The paper tackles the problem of adversarial training's inability to generalize to unseen adversarial perturbations by proposing Adv-4-Adv, a method that treats different attacks as domains and uses adversarial domain adaptation to learn robust representations. The result shows that models trained with Adv-4-Adv on simple attacks like FGSM generalize to advanced attacks like PGD, exceeding state-of-the-art performance on datasets such as Fashion-MNIST, SVHN, CIFAR-10, and CIFAR-100.
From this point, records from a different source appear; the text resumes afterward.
From an optimization exercise on the open Yosys and OpenROAD flow, aimed at small area, a short achievable clock period and few clock cycles; shortcuts taken in it are not production practice. Only simulation tests tie the RTL to the original design; equivalence was not proved.

the reference run:
// stokast_core
module stokast_core (
    input  wire        clk,
    input  wire        rst,
    input  wire        cmd_valid,
    output wire        cmd_ready,
    input  wire        cmd_pass,
    input  wire [63:0] cmd_word,
    input  wire [31:0] cmd_now,
    input  wire [79:0] cmd_fate,
    output reg         resp_valid,
    output reg  [3:0]  resp_emit,
    output wire [47:0] resp_dac,
    output reg  [4:0]  resp_mode,
    output reg         resp_fault
);
    localparam [2:0] K_RUN = 3'd0, K_SEED = 3'd1, K_FATE = 3'd2, K_LENGTH = 3'd3,
                     K_OFFSET = 3'd4, K_LFO = 3'd5, K_STEPS = 3'd6, K_TSYNC = 3'd7;
    localparam [1:0] SYNC_SYNC = 2'd0, SYNC_FREE = 2'd1, SYNC_LOOP = 2'd2;
    localparam [3:0] OP_TICK = 4'd0, OP_RESET = 4'd1, OP_SEED = 4'd2, OP_SEEDCLICK = 4'd3,
                     OP_LENGTH = 4'd4, OP_LENGTHCLICK = 4'd5, OP_OFFSET = 4'd6,
                     OP_OFFSETCLICK = 4'd7, OP_STEPS = 4'd8, OP_STEPSCLICK = 4'd9;
    localparam [31:0] IDLE_TIMEOUT = 32'd5000;
    localparam [2:0] S_IDLE = 3'd0, S_PASS = 3'd1, S_TICK = 3'd2, S_MOD = 3'd3, S_STEPS = 3'd4;
    localparam [1:0] MK_LFO = 2'd0, MK_OFS = 2'd1, MK_SYNC = 2'd2;
    reg [13:0] seed;
    reg [6:0]  plen;
    reg [6:0]  length   [0:3];
    reg [6:0]  steps    [0:3];
    reg [5:0]  offset   [0:3];
    reg [1:0]  sync     [0:3];
    reg [3:0]  lfo_mode [0:3];
    reg [4:0]  mode;
    reg [31:0] tick_count;
    reg [31:0] gph;
    reg [5:0]  tph      [0:3];
    reg        reset_armed;
    reg [31:0] predicted;
    reg [31:0] last_tick_time;
    reg [31:0] last_action;
    reg [11:0] last_out [0:3];
    reg [3:0]  last_ok;
    reg [3:0]  gate_high;
    reg [31:0] rand_idx [0:3];
    reg [5:0]  rand_mod [0:3];    
    reg        regen;
    reg        acted;
    reg        fault;
    reg [3:0]  tph_ok;            
    reg [31:0] base     [0:3];    
    reg [3:0]  dirty;
  ...
Size: about 1600 flip-flops, ~150000 um2 of cells after synthesis.
export LEC_CHECK = 0
export CAP_MARGIN = 35
export CORE_MARGIN = 2
export CORE_UTILIZATION = 60
export SLEW_MARGIN = 35
create_clock -name core_clock -period 20.0 [get_ports {clk}]
standard.sh (not shown) runs the stock make flow with config.mk's settings and CLKGATE_MAP_FILE= SYNTH_SCRIPT=/design/flow/synth_recipe.tcl, a recipe that flattens the netlist after the stock synthesis.
==> flow/flow/run.sh <==
#!/bin/bash
# The standard layout (standard.sh), with ORFS's timing repair asked to leave
# 13.5 ns of setup slack at the design's own clock period and constraints.
set -euo pipefail
bash standard.sh SETUP_SLACK_MARGIN=13.5 finish > standard_flow.log 2>&1
The reference run finished all stages; the layout is clean.
Testbench counts of the reference run, summed over its fixed seeds: cycles 69,457.
diff inputs: the reference run => the trial run
diff --git a/flow/design.v b/flow/design.v
--- a/flow/design.v
+++ b/flow/design.v
@@ -1024,20 +1024,20 @@
                     ((state == S_IDLE) || pass_done || ((state == S_PASS) && !c_pass && op_safe)) &&
                     !(c_pass && c_pfault && (pass_done || w2_last));
     reg        w2_v;
     reg [1:0]  w2_t;
     reg [11:0] wa_va;
     reg [10:0] wa_sqb;
-    reg [5:0]  wa_sqs;
+    reg [9:0]  wa_sqs;
     reg        wa_sqr;
     reg        wa_q31;
     reg [12:0] wa_dh, wa_a;
     reg [1:0]  wa_kind;
     wire [11:0] wva;
     wire [10:0] wsqb;
-    wire [5:0]  wsqs;
+    wire [9:0]  wsqs;
     wire        wsqr;
     wire        wq31;
     wire [12:0] wdh, wa;
     stokast_wave_a u_wa (.mode(lfo_mode[wpick]), .phase(u_P[wpick]), .va(wva), .sqb(wsqb), .sqs(wsqs), .sqr(wsqr), .q31(wq31), .dh(wdh), .a(wa));
     wire [11:0] w2_val;
     stokast_wave_b u_wb (.kind(wa_kind), .va(wa_va), .sqb(wa_sqb), .sqs(wa_sqs), .sqr(wa_sqr), .q31(wa_q31), .dh(wa_dh), .a(wa_a), .value(w2_val));
@@ -1694,27 +1694,24 @@
 endmodule
 module stokast_wave_a (
     input  wire [3:0]  mode,
     input  wire [31:0] phase,
     output reg  [11:0] va,
     output wire [10:0] sqb,
-    output wire [5:0]  sqs,
+    output wire [9:0]  sqs,
     output wire        sqr,
     output wire        q31,
     output wire [12:0] dh,
     output wire [12:0] a
 );
     wire [1:0]  add = (mode == 4'd4 || mode == 4'd7 || mode == 4'd10) ? 2'b01 :
                       (mode == 4'd5 || mode == 4'd8 || mode == 4'd11) ? 2'b10 : 2'b00;
     wire [31:0] q = {phase[31:30] + add, phase[29:0]};
     assign q31 = q[31];
     wire [10:0] s_idx = q[30] ? (11'd1024 - {1'b0, q[29:20]}) : {1'b0, q[29:20]};
-    wire [9:0]  sqsb;
-    stokast_sine_q u_sine (.idx(s_idx), .q_b(sqb), .q_s(sqsb), .q_r(sqr));
-    wire [9:0]  sqm = sqsb[9:4] * sqsb[3:0];
-    assign sqs = sqm[9:4];
+    stokast_sine_q u_sine (.idx(s_idx), .q_b(sqb), .q_s(sqs), .q_r(sqr));
     always @(*) begin
         case (mode)
             4'd1:                va = q[31:20];
             4'd2:                va = ~q[31:20];
             4'd9, 4'd10, 4'd11:  va = q[31] ? 12'd0 : 12'd4095;
             default:             va = 12'd0;
@@ -1735,25 +1732,26 @@
     assign a  = (mid && qnz) ? am : ap;
 endmodule
 module stokast_wave_b (
     input  wire [1:0]  kind,
     input  wire [11:0] va,
     input  wire [10:0] sqb,
-    input  wire [5:0]  sqs,
+    input  wire [9:0]  sqs,
     input  wire        sqr,
     input  wire        q31,
     input  wire [12:0] dh,
     input  wire [12:0] a,
     output wire [11:0] value
 );
+    wire [9:0]  sqm    = sqs[9:4] * sqs[3:0];
     wire [10:0] sq;
     wire [11:0] sng;
     wire [13:0] df;
     wire [11:0] tri_v;
     wire        c1, c2, c3, c4;
-    stokast_add #(11) u_sq (.a(sqb), .b({5'd0, sqs}), .ci(sqr), .s(sq), .co(c1));
+    stokast_add #(11) u_sq (.a(sqb), .b({5'd0, sqm[9:4]}), .ci(sqr), .s(sq), .co(c1));
     stokast_add #(12) u_sn (.a({1'b0, ~sq}), .b(12'd0), .ci(1'b1), .s(sng), .co(c2));               
     wire [11:0] sine_v = q31 ? sng : {1'b1, sq};
     stokast_add #(14) u_df (.a({1'b0, a}), .b(~{dh[12], dh}), .ci(1'b1), .s(df), .co(c3));           
     stokast_add #(12) u_tv (.a({~dh[11], dh[10:0]}), .b({{9{df[13]}}, df[13:11]}), .ci(1'b0), .s(tri_v), .co(c4));
     assign value = kind[1] ? tri_v : kind[0] ? sine_v : va;
 endmodule
Results
For number of register bits inferred by synthesis, the trial run and the reference run come out practically identical.
Die area across the trial run and the reference run: no real change.
The trial run did not stop at any stage, and its layout met the timing, DRC and antenna checks.
Setup WNS the reference run -> the trial run: better
Delta (the trial run minus the reference run): number of search-and-repair iterations in the first detailed-routing pass now sits higher; shortest clock period the worst path allows after layout shrank by 570 ps; number of global-route vias before repair now sits lower.
NOTE total number of multi-input combinational cells the reference run->the trial run decreased slightly
Testbench counts of the trial run, summed over its fixed seeds: cycles 69,457.

[port drivers added, routing unchanged]
In the flow no input, the clock included, has a driving cell. The finished layouts below were timed again as built, in two steps.
Step 1 assumes that a clkbuf_16 drives the clock port and a buf_2 every other input.
Step 2 times the ports against the registers' clock, not the clock port: input delays grow and output delays shrink by t, the midpoint of the rising clock arrivals with the driver on.
a / b / c = no drivers / after step 1 / after step 2; a / b = the first two.
run	t, ns	slack for setup (ns)	worst setup path at the end
the reference run	0.991	12.528 / 12.528 / 12.528	register to register
the trial run	0.972	13.094 / 13.095 / 12.905	input to register
After both steps setup and hold are still met in every run listed. For the trial run, which loses most, drivers alone change the setup slack by +0.001 ns; drivers and shift together by -0.189 ns.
Whereas adversarial training can be useful against specific adversarial perturbations, they have also proven ineffective in generalizing towards attacks deviating from those used for training. However, we observe that this ineffectiveness is intrinsically connected to domain adaptability, another crucial issue in deep learning for which adversarial domain adaptation appears to be a promising solution. Consequently, we proposed Adv-4-Adv as a novel adversarial training method that aims to retain robustness against unseen adversarial perturbations. Essentially, Adv-4-Adv treats attacks incurring different perturbations as distinct domains, and by leveraging the power of adversarial domain adaptation, it aims to remove the domain/attack-specific features. This forces a trained model to learn a robust domain-invariant representation, which in turn enhances its generalization ability. Extensive evaluations on Fashion-MNIST, SVHN, CIFAR-10, and CIFAR-100 demonstrate that a model trained by Adv-4-Adv based on samples crafted by simple attacks (e.g., FGSM) can be generalized to more advanced attacks (e.g., PGD), and the performance exceeds state-of-the-art proposals on these datasets.